» **Data for analysis**:
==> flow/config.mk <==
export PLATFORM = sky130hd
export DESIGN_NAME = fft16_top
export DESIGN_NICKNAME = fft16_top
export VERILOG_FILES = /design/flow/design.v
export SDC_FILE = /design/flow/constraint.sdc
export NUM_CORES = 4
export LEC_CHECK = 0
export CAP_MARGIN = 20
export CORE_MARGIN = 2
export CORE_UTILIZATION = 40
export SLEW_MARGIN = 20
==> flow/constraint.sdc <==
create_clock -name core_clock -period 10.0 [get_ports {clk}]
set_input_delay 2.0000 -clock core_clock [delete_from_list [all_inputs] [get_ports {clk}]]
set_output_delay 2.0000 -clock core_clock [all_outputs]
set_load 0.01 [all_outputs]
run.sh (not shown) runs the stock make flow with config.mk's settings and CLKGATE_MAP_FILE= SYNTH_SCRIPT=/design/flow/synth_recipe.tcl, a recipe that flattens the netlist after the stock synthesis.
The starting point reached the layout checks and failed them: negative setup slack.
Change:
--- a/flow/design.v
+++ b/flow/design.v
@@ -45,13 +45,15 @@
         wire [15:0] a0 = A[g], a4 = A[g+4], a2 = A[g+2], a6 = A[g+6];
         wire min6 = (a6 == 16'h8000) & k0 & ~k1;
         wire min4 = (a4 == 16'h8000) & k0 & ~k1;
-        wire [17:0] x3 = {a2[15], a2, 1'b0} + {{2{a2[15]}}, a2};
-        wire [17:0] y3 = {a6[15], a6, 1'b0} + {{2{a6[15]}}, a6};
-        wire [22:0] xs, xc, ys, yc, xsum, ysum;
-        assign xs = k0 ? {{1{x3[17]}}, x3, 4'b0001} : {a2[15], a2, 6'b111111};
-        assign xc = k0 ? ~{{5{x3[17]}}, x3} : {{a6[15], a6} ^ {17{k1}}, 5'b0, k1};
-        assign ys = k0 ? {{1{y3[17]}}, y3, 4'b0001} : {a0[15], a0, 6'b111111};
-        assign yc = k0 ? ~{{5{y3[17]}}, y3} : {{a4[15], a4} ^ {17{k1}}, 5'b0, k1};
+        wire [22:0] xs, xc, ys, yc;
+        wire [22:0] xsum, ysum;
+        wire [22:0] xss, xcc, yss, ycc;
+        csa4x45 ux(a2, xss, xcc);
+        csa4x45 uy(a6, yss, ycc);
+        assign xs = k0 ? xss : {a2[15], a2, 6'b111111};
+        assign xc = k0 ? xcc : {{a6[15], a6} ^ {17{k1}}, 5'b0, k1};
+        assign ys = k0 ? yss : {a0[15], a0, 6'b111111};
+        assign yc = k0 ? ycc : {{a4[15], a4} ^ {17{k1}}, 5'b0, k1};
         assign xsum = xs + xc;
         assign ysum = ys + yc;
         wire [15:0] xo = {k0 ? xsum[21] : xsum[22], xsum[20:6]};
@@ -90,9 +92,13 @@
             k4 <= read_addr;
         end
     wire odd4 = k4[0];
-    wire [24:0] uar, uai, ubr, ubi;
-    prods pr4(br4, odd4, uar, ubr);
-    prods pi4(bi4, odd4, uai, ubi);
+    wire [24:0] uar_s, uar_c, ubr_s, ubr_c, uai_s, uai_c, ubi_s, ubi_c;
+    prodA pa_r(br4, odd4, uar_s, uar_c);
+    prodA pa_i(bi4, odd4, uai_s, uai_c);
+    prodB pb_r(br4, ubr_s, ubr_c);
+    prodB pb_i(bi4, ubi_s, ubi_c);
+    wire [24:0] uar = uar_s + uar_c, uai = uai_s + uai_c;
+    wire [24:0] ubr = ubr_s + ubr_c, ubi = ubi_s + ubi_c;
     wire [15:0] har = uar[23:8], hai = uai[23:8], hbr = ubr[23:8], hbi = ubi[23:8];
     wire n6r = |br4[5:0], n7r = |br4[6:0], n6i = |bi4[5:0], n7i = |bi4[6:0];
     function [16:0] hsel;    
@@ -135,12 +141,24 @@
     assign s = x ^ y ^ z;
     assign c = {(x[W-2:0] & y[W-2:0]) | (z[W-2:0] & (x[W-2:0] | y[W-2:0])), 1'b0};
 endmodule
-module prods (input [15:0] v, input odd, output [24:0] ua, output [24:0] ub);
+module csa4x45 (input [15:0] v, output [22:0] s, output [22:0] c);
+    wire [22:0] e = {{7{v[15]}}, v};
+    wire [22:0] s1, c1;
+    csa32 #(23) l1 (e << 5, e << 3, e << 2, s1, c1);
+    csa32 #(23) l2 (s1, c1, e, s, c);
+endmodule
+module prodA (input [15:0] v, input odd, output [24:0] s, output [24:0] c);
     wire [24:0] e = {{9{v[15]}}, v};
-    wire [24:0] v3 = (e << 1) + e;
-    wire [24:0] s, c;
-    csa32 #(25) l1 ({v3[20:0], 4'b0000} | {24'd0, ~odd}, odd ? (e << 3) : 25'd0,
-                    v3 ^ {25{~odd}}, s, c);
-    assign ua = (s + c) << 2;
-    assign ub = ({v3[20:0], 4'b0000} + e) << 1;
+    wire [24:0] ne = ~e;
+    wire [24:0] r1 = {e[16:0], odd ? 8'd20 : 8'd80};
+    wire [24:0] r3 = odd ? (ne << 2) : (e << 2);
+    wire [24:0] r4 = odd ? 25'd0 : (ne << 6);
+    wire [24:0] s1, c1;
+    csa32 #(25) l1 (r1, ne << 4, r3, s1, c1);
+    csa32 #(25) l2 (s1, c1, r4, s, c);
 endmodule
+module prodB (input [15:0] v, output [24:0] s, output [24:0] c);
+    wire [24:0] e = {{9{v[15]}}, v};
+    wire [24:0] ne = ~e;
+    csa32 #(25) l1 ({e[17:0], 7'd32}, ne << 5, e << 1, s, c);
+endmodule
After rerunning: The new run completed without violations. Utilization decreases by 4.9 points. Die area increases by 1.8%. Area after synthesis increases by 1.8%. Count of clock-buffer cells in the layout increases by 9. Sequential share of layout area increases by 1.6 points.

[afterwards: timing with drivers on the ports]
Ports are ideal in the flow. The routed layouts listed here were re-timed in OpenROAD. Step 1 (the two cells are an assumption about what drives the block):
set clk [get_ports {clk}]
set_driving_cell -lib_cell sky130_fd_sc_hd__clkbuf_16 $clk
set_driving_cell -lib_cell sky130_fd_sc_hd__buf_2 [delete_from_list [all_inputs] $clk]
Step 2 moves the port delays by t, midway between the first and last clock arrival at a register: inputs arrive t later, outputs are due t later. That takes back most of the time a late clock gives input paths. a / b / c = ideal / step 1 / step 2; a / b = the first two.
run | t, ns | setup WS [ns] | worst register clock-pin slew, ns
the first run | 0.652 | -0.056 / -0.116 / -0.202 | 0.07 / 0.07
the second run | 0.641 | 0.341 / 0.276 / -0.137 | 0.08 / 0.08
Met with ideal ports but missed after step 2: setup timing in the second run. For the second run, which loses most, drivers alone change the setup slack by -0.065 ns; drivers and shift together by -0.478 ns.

» **Problem statement**:
Every line in the data above that contains "ideal" needs to be copied.

» **Exercise answer**:
Ports are ideal in the flow. The routed layouts listed here were re-timed in OpenROAD. Step 1 (the two cells are an assumption about what drives the block):
Step 2 moves the port delays by t, midway between the first and last clock arrival at a register: inputs arrive t later, outputs are due t later. That takes back most of the time a late clock gives input paths. a / b / c = ideal / step 1 / step 2; a / b = the first two.
Met with ideal ports but missed after step 2: setup timing in the second run. For the second run, which loses most, drivers alone change the setup slack by -0.065 ns; drivers and shift together by -0.478 ns.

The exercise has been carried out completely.